**WORK TASK**.
Instruction for the data below: set down exactly the lines from the line with "global placement: 6 / 990 / m_data[29]" to the line with "finish,0.00495,0.00177,0.00427", inclusive, and no others.

*** Block opens ***

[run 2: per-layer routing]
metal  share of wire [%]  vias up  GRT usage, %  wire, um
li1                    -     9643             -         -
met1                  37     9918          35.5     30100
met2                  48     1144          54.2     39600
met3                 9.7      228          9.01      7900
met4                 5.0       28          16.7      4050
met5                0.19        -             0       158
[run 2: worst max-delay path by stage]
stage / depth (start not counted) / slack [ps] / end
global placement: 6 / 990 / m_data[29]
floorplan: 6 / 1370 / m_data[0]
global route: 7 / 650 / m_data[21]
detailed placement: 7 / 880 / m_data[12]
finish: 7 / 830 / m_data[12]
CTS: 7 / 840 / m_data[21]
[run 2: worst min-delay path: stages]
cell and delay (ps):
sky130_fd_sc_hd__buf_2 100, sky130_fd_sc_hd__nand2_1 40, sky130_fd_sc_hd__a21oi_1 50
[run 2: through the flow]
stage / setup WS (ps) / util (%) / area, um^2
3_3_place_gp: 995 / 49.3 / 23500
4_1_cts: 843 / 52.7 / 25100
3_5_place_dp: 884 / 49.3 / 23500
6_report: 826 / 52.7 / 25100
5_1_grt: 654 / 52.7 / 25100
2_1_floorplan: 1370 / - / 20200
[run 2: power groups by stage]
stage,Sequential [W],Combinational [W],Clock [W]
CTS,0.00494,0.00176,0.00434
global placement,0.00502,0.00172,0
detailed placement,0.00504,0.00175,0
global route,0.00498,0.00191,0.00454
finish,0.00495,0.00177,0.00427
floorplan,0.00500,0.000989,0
$ cat config.mk
export PLATFORM = sky130hd
export DESIGN_NAME = mask_feeder
export DESIGN_NICKNAME = d
export VERILOG_FILES = /design/src/rtl/mask_pkg.sv /design/src/rtl/sync_fifo.sv /design/src/rtl/mask_feeder.sv
export SDC_FILE = /design/constraint.sdc
export NUM_CORES = 1
export LEC_CHECK = 0
export BUFFER_PORTS_ARGS = -buffer_cell sky130_fd_sc_hd__buf_2
export CAP_MARGIN = 20
export CORE_AREA = 2 2 124 96
export DETAILED_ROUTE_END_ITERATION = 7
export DIE_AREA = 0 0 126 98
export PLACE_DENSITY = 0.78
export REMOVE_ABC_BUFFERS = 1
export SLEW_MARGIN = 5
export SYNTH_ARGS = -nofsm -noshare
export SYNTH_HDL_FRONTEND = slang
export SYNTH_SLANG_ARGS = --single-unit
$ cat constraint.sdc
create_clock -name clk -period 3.2 [get_ports clk]
set_input_delay 0.64 -clock clk [delete_from_list [all_inputs] [get_ports clk]]
set_output_delay 0.64 -clock clk [all_outputs]
set_load 0.01 [all_outputs]
$ cat src/rtl/mask_pkg.sv
// -----------------------------------------------------------------------------
// mask_pkg
// Shared definitions for the mask_feeder block:
//   - default stream width, FIFO depth and frame length
//   - the frame-sequencer state encoding
//   - a pointer-width helper used by the FIFO
// No ports (package).
// -----------------------------------------------------------------------------
package mask_pkg;

  localparam int MASK_DATA_W    = 8;
  localparam int MASK_DEPTH     = 16;
  localparam int MASK_FRAME_LEN = 256;

  typedef enum logic [1:0] {
    IDLE = 2'd0,
    SEND = 2'd1,
    DONE = 2'd2
  } state_t;

  // Address width for a power-of-two FIFO; never below one bit so the
  // pointer declarations stay legal for tiny depths.
  function automatic int ptr_width(input int depth);
    int w;
    w = $clog2(depth);
    if (w < 1) w = 1;
    return w;
  endfunction

endpackage

$ cat src/rtl/sync_fifo.sv
// -----------------------------------------------------------------------------
// sync_fifo
// Single-clock FIFO with a combinational head read. Occupancy is tracked in a
// 0..DEPTH counter from which full/empty are derived; read and write pointers
// wrap naturally modulo DEPTH (DEPTH must be a power of two, at least 2).
// A push is honoured while full only when a pop happens in the same cycle:
// the popped slot is the one the write lands in, and the head is read before
// the write takes effect, so the outgoing byte is never corrupted.
//
// Ports:
//   clk    in   clock, rising edge
//   rst    in   synchronous active-high reset, empties the FIFO
//   push   in   write request
//   pop    in   read request (ignored when empty)
//   din    in   write data
//   dout   out  current head entry (valid when !empty)
//   full   out  DEPTH entries held
//   empty  out  no entries held
// -----------------------------------------------------------------------------
module sync_fifo
  import mask_pkg::*;
#(
  parameter int DATA_W = MASK_DATA_W,
  parameter int DEPTH  = MASK_DEPTH
) (
  input  logic              clk,
  input  logic              rst,
  input  logic              push,
  input  logic              pop,
  input  logic [DATA_W-1:0] din,
  output logic [DATA_W-1:0] dout,
  output logic              full,
  output logic              empty
);

  localparam int            AW      = ptr_width(DEPTH);
  localparam logic [AW:0]   C_DEPTH = (AW+1)'(DEPTH);
  localparam logic [AW:0]   C_ONE   = (AW+1)'(1);

  logic [DATA_W-1:0] r_mem [DEPTH];
  logic [AW-1:0]     r_wr_ptr;
  logic [AW-1:0]     r_rd_ptr;
  logic [AW:0]       r_count;

  logic              w_pop;
  logic              w_push;

  assign full  = (r_count == C_DEPTH);
  assign empty = (r_count == '0);
  assign dout  = r_mem[r_rd_ptr];

  assign w_pop  = pop && !empty;
  assign w_push = push && (!full || w_pop);

  // Control: pointers and occupancy
  always_ff @(posedge clk) begin
    if (rst) begin
      r_wr_ptr <= '0;
      r_rd_ptr <= '0;
      r_count  <= '0;
    end else begin
      if (w_push) r_wr_ptr <= r_wr_ptr + 1'b1;
      if (w_pop)  r_rd_ptr <= r_rd_ptr + 1'b1;
      case ({w_push, w_pop})
        2'b10:   r_count <= r_count + C_ONE;
        2'b01:   r_count <= r_count - C_ONE;
        default: r_count <= r_count;
      endcase
    end
  end

  // Storage: data is not reset; pointers define what is valid
  always_ff @(posedge clk) begin
    if (!rst && w_push) r_mem[r_wr_ptr] <= din;
  end

endmodule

*** Block closes ***

**TASK RESPONSE**.
global placement: 6 / 990 / m_data[29]
floorplan: 6 / 1370 / m_data[0]
global route: 7 / 650 / m_data[21]
detailed placement: 7 / 880 / m_data[12]
finish: 7 / 830 / m_data[12]
CTS: 7 / 840 / m_data[21]
[run 2: worst min-delay path: stages]
cell and delay (ps):
sky130_fd_sc_hd__buf_2 100, sky130_fd_sc_hd__nand2_1 40, sky130_fd_sc_hd__a21oi_1 50
[run 2: through the flow]
stage / setup WS (ps) / util (%) / area, um^2
3_3_place_gp: 995 / 49.3 / 23500
4_1_cts: 843 / 52.7 / 25100
3_5_place_dp: 884 / 49.3 / 23500
6_report: 826 / 52.7 / 25100
5_1_grt: 654 / 52.7 / 25100
2_1_floorplan: 1370 / - / 20200
[run 2: power groups by stage]
stage,Sequential [W],Combinational [W],Clock [W]
CTS,0.00494,0.00176,0.00434
global placement,0.00502,0.00172,0
detailed placement,0.00504,0.00175,0
global route,0.00498,0.00191,0.00454
finish,0.00495,0.00177,0.00427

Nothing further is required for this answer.